Dataset entries:
····················
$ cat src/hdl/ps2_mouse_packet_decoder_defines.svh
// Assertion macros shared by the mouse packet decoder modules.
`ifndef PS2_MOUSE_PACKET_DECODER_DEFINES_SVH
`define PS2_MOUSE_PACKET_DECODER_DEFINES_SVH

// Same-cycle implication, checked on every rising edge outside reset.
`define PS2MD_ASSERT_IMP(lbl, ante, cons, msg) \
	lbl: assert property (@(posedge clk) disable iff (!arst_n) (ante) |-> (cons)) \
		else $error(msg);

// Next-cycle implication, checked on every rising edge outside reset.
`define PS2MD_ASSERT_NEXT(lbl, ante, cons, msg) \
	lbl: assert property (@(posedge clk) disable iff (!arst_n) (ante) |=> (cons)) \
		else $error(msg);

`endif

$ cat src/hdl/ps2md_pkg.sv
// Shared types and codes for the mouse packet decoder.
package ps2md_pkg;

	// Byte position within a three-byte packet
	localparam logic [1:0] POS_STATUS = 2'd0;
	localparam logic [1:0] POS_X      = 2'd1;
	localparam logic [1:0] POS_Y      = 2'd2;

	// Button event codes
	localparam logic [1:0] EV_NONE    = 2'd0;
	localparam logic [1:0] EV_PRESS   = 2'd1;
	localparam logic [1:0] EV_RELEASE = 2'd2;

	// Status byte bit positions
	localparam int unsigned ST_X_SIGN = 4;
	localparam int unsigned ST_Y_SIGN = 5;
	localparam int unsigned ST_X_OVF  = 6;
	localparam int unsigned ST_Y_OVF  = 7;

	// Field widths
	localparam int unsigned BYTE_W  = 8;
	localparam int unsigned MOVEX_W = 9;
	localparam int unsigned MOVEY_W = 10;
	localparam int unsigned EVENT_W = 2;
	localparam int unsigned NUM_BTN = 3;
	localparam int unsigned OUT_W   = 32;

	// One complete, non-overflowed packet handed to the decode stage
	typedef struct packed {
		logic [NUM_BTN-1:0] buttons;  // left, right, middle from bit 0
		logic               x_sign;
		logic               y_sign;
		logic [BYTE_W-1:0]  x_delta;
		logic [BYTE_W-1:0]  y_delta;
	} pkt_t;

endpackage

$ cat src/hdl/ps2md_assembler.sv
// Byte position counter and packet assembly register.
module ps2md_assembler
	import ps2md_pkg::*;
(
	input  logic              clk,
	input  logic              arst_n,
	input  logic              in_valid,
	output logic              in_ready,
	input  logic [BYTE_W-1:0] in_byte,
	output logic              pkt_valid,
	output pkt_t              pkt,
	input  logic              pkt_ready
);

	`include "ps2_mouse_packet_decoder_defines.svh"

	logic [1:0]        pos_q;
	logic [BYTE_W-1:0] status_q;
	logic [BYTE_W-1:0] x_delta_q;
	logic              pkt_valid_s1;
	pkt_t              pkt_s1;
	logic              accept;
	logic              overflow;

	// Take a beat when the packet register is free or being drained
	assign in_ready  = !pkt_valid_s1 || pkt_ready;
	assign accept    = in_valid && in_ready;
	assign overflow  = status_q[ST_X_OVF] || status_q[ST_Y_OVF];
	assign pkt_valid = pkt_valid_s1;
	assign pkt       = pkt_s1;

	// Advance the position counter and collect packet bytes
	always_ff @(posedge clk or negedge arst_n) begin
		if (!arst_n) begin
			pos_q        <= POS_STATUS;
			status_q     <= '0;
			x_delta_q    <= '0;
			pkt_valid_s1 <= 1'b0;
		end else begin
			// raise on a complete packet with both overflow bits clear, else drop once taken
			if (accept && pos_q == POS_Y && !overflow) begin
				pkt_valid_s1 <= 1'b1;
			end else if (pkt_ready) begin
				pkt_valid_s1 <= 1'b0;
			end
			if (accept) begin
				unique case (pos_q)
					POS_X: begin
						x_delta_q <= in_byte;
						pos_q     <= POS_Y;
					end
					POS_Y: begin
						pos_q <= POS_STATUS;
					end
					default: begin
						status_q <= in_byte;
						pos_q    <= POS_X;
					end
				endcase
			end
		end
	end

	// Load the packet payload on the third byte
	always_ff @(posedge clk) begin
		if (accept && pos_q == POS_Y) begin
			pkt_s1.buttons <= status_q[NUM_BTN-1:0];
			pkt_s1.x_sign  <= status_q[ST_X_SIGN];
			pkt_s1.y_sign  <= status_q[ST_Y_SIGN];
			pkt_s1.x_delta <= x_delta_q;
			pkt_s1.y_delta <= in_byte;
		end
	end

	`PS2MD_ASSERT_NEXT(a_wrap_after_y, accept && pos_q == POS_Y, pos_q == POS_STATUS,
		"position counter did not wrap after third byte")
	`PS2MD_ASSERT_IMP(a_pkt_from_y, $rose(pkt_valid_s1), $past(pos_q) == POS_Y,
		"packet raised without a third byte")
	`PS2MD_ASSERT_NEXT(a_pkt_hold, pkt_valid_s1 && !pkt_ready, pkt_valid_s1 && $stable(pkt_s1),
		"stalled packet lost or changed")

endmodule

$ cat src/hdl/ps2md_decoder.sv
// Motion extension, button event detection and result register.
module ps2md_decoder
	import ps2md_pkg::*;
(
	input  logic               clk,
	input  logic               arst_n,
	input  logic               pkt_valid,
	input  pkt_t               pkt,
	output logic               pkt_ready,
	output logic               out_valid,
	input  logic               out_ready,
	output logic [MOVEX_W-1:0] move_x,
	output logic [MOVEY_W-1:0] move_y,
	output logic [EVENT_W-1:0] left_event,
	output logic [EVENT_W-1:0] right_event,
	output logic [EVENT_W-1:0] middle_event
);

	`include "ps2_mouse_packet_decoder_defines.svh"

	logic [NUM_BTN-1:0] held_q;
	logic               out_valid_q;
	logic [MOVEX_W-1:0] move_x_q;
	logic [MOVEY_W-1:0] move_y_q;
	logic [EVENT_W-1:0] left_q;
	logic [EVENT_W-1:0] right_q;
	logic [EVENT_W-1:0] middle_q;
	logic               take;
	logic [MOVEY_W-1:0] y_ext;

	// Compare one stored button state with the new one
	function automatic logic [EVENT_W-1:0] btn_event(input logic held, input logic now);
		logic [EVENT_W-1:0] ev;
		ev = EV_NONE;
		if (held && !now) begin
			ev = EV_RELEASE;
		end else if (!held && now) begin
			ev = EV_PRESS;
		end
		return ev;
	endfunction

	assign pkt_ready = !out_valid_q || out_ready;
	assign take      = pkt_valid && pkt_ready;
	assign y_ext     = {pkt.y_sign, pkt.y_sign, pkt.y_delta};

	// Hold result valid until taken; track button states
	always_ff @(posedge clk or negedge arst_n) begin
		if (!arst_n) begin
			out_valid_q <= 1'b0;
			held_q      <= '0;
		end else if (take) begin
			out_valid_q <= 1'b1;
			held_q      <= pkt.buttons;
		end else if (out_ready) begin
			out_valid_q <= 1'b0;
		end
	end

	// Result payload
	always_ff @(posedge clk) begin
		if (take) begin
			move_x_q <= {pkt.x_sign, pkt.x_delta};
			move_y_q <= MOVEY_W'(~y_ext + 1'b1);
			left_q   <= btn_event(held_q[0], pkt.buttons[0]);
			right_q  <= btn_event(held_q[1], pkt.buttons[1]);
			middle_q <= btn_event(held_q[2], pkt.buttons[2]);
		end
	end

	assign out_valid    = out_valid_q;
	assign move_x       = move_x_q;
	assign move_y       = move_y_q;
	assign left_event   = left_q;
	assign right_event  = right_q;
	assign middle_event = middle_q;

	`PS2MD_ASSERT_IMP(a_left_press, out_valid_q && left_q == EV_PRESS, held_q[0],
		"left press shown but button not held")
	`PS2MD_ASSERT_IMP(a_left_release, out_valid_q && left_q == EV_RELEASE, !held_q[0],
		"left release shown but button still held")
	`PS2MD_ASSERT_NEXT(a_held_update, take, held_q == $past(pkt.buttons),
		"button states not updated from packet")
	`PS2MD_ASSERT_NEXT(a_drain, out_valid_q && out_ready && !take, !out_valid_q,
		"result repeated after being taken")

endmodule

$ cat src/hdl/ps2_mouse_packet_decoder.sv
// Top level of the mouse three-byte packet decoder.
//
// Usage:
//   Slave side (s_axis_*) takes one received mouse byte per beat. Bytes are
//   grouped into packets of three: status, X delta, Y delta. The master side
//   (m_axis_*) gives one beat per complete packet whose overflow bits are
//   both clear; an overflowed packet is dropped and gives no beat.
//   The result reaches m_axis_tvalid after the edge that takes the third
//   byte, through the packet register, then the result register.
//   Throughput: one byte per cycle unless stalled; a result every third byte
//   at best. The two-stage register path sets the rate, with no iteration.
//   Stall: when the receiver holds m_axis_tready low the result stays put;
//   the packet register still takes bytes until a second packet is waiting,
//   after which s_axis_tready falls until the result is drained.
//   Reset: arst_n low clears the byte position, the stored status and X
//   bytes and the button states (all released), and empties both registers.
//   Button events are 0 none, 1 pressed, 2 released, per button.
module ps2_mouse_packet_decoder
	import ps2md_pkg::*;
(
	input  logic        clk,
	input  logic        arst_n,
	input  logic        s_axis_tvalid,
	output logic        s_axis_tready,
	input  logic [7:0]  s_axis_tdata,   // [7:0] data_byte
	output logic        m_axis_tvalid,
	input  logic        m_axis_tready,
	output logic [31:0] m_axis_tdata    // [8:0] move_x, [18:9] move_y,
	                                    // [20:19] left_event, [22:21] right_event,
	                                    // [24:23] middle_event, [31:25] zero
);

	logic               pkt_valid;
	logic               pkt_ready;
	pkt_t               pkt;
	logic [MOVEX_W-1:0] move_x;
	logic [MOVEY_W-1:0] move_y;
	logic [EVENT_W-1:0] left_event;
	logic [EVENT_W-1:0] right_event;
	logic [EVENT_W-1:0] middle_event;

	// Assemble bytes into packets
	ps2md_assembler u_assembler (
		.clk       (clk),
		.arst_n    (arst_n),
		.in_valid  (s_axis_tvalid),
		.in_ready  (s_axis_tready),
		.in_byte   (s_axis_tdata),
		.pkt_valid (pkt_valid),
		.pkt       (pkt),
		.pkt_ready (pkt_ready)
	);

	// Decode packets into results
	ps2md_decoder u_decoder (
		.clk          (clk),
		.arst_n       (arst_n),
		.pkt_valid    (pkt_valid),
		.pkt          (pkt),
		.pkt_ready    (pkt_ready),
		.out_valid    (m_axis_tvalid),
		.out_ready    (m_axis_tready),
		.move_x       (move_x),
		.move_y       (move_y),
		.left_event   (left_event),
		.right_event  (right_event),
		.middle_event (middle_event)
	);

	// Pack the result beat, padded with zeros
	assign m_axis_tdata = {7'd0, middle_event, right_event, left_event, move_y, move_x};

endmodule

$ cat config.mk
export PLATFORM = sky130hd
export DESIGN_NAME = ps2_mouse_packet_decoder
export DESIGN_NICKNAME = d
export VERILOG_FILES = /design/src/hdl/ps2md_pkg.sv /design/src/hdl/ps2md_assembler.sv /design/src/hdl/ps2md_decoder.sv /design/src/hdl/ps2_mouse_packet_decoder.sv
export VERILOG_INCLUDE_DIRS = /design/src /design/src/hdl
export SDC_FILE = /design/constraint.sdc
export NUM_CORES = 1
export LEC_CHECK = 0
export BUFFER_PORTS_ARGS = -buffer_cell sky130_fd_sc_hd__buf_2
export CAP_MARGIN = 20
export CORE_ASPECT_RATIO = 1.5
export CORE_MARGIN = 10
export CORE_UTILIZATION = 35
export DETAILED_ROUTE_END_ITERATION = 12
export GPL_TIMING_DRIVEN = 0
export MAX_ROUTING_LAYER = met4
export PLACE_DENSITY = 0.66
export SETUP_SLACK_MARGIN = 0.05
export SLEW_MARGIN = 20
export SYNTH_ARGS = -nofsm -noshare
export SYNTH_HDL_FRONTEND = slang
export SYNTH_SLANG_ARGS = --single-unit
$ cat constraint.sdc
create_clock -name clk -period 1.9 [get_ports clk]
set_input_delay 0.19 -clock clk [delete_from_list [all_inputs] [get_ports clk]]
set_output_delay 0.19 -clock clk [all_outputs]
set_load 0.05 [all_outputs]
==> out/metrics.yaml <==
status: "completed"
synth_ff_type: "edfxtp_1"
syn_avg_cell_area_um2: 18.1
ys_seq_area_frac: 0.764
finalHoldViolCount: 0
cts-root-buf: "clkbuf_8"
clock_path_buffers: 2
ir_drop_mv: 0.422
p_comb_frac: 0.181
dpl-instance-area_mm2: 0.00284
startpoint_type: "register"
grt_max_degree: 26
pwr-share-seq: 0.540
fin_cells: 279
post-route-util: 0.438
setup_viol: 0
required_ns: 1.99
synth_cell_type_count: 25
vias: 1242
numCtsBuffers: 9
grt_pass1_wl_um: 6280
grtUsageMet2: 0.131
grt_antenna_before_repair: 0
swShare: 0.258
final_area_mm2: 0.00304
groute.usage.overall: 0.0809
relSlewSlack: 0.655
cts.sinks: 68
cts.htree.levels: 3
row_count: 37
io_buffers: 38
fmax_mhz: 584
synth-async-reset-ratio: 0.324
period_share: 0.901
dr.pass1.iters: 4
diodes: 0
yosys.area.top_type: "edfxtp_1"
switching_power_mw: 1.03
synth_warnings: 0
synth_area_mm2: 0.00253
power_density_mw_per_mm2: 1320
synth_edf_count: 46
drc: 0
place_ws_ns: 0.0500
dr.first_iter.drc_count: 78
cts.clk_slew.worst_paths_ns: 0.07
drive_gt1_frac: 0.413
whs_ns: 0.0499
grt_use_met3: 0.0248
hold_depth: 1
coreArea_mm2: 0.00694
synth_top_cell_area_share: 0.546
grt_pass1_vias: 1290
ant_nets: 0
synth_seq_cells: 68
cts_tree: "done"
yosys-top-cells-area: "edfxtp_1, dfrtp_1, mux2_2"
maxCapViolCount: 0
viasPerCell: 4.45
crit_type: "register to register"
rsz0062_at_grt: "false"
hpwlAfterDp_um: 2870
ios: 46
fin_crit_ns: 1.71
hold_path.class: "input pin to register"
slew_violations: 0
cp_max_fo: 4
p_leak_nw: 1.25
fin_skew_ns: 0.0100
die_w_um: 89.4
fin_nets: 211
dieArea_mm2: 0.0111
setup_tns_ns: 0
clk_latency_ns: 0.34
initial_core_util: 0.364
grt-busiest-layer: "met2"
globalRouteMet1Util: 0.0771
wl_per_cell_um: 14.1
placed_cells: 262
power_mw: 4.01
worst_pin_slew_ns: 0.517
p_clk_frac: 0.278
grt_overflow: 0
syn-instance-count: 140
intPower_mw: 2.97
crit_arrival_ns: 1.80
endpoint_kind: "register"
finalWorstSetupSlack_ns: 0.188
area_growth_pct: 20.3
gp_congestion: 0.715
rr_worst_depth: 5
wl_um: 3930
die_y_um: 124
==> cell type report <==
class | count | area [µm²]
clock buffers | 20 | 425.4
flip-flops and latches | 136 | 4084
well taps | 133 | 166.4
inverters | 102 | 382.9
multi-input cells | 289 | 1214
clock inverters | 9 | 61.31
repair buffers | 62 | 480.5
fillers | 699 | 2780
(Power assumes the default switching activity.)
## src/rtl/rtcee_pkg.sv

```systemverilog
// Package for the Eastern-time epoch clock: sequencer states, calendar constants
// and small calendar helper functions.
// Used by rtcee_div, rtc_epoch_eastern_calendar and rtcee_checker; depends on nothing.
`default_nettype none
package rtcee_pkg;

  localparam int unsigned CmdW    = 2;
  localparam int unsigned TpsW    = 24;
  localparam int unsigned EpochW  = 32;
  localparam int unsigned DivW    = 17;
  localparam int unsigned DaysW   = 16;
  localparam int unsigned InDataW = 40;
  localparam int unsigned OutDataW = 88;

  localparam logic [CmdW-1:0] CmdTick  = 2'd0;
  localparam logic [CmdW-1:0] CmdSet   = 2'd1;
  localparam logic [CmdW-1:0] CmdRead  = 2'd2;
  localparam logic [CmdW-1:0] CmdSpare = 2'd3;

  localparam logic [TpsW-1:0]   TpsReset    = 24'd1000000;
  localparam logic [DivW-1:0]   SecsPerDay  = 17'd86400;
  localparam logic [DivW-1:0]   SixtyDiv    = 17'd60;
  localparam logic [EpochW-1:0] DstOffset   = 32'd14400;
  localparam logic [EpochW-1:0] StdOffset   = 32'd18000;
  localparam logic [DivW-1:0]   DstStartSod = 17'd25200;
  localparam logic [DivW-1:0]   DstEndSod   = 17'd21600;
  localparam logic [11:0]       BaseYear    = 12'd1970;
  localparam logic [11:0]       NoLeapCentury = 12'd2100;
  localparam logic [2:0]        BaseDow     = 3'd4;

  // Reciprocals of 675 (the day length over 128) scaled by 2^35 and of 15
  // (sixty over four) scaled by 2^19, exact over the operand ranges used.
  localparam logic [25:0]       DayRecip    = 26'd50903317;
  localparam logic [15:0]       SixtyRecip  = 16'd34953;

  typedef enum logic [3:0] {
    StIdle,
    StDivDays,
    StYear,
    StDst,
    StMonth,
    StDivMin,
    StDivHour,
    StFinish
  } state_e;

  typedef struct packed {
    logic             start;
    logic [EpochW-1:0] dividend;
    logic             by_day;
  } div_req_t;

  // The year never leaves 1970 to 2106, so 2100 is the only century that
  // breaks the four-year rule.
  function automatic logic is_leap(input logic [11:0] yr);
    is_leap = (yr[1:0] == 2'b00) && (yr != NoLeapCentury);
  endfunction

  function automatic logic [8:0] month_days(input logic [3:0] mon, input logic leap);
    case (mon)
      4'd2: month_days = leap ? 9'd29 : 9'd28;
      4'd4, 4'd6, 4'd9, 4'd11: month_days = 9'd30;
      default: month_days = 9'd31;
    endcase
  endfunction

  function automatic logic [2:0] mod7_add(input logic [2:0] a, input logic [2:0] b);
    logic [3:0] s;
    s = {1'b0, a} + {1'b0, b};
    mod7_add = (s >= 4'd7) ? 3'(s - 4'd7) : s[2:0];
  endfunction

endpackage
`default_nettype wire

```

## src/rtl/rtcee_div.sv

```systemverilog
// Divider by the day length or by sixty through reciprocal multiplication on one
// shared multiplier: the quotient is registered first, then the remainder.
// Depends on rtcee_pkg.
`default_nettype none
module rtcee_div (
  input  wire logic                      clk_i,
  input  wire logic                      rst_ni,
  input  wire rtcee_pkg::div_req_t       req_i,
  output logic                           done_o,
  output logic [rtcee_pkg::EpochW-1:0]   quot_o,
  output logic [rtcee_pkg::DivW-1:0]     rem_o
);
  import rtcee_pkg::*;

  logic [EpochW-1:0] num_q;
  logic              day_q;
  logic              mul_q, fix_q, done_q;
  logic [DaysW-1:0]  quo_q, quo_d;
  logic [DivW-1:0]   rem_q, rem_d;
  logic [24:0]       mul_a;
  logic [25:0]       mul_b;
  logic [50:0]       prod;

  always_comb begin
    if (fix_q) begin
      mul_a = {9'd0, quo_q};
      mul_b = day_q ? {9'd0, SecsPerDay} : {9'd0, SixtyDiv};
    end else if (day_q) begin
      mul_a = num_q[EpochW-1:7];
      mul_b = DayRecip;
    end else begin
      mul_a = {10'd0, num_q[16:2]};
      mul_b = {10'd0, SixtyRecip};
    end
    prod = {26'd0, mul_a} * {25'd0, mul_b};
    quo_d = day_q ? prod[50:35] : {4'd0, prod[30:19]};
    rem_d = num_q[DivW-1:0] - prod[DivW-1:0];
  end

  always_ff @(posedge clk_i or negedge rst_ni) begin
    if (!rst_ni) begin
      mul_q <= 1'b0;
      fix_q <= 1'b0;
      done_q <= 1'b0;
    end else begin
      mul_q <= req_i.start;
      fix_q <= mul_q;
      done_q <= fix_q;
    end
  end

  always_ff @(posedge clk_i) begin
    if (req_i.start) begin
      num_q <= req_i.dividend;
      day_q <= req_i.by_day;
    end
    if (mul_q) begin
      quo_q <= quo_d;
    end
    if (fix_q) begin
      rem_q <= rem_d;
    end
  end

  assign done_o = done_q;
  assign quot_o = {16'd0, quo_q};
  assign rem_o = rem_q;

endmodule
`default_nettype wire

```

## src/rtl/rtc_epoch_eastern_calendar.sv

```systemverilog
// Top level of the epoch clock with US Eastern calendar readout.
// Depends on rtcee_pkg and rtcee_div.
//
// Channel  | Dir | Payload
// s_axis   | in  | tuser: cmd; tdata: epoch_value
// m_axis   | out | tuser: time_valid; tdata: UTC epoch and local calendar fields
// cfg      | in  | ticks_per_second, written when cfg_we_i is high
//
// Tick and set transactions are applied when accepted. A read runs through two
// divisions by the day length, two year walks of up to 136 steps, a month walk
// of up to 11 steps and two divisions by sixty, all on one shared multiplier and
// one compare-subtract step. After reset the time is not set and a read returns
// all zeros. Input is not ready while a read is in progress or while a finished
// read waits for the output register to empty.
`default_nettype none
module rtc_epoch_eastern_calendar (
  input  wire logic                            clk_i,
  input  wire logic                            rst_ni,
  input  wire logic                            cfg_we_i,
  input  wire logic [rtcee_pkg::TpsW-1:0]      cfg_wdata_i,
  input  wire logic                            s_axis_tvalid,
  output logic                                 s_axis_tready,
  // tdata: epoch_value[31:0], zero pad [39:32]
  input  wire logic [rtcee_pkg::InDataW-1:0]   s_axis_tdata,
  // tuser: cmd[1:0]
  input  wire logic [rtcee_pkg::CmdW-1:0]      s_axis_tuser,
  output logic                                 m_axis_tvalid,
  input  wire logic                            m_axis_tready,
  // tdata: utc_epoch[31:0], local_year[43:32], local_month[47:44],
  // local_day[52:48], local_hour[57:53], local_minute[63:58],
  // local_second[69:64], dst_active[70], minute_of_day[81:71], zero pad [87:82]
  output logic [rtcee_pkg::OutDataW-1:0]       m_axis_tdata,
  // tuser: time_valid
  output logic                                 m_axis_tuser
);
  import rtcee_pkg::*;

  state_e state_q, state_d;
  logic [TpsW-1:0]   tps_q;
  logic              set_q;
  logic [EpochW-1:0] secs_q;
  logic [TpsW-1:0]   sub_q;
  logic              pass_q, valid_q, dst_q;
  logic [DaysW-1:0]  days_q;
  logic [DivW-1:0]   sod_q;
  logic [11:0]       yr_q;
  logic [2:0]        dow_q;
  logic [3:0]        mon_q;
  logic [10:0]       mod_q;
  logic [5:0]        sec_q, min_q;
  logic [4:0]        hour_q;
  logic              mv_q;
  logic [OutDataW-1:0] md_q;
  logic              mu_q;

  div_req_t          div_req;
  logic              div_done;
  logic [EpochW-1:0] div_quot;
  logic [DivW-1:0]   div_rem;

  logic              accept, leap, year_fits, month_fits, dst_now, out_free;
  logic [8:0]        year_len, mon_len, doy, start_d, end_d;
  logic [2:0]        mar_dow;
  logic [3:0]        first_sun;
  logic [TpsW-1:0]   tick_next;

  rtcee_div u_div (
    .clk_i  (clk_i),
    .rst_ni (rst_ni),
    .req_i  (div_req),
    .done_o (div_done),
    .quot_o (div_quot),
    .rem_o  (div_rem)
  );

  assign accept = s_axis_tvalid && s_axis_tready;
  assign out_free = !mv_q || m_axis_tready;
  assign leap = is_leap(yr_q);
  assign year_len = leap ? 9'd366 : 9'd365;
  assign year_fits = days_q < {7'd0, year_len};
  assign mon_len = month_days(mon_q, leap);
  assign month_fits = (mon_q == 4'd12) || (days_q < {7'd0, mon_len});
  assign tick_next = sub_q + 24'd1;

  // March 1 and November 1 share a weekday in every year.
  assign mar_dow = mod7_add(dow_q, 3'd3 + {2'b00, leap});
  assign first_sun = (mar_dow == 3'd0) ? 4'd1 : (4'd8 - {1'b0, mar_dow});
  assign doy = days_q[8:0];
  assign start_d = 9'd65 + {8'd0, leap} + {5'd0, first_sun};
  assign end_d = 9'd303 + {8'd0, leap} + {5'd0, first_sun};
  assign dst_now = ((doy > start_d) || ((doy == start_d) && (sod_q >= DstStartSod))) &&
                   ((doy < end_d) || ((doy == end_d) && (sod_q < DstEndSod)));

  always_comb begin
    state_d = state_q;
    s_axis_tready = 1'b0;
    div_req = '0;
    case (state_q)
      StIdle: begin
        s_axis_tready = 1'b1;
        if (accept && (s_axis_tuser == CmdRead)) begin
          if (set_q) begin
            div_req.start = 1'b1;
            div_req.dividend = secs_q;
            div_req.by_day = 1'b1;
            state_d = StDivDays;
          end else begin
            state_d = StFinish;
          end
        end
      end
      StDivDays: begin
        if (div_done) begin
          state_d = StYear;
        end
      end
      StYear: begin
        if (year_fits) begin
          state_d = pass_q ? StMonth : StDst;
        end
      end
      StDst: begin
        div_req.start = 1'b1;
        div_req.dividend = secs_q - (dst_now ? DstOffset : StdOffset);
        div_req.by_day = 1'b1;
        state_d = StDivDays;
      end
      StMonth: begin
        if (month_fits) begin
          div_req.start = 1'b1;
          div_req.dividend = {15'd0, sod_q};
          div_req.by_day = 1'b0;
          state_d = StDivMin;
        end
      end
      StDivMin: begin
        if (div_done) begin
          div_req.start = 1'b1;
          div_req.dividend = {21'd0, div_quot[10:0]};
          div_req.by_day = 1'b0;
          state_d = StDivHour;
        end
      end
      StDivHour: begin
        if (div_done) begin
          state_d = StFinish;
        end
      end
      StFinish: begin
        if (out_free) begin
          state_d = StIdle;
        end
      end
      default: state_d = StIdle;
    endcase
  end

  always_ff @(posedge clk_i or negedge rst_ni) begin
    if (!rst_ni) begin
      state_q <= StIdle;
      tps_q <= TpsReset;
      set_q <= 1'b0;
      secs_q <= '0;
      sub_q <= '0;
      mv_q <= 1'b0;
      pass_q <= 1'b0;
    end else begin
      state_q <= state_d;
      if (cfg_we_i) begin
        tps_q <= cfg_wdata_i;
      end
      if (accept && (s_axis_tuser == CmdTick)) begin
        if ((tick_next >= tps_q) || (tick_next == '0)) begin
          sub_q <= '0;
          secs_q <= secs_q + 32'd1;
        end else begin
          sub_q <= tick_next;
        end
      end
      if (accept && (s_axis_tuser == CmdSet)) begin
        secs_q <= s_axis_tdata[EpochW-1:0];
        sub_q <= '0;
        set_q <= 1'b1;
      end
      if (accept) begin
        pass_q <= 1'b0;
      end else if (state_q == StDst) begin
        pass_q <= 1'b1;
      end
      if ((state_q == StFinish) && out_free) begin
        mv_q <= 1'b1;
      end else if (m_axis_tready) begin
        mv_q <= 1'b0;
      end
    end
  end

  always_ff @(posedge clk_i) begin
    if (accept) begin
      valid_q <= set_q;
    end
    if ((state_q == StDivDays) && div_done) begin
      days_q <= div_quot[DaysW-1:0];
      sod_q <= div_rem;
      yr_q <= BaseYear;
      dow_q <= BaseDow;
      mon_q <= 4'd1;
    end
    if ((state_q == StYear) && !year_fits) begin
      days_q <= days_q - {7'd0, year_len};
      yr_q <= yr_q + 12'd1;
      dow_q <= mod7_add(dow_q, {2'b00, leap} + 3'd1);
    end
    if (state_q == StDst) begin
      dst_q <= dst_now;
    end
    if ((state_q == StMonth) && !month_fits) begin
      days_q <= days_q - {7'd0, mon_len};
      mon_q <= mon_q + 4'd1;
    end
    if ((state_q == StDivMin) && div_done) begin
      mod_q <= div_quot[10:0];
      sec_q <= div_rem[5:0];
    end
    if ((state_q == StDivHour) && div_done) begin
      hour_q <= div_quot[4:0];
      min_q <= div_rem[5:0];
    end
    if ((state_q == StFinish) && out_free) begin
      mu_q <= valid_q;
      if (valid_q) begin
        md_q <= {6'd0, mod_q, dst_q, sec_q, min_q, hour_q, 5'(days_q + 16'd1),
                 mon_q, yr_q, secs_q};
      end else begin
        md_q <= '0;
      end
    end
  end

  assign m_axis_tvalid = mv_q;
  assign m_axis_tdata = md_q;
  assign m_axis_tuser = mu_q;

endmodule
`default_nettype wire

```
····················
Find the lines above that include the string "still" and copy them.

The answer:
		"left release shown but button still held")
//   the packet register still takes bytes until a second packet is waiting,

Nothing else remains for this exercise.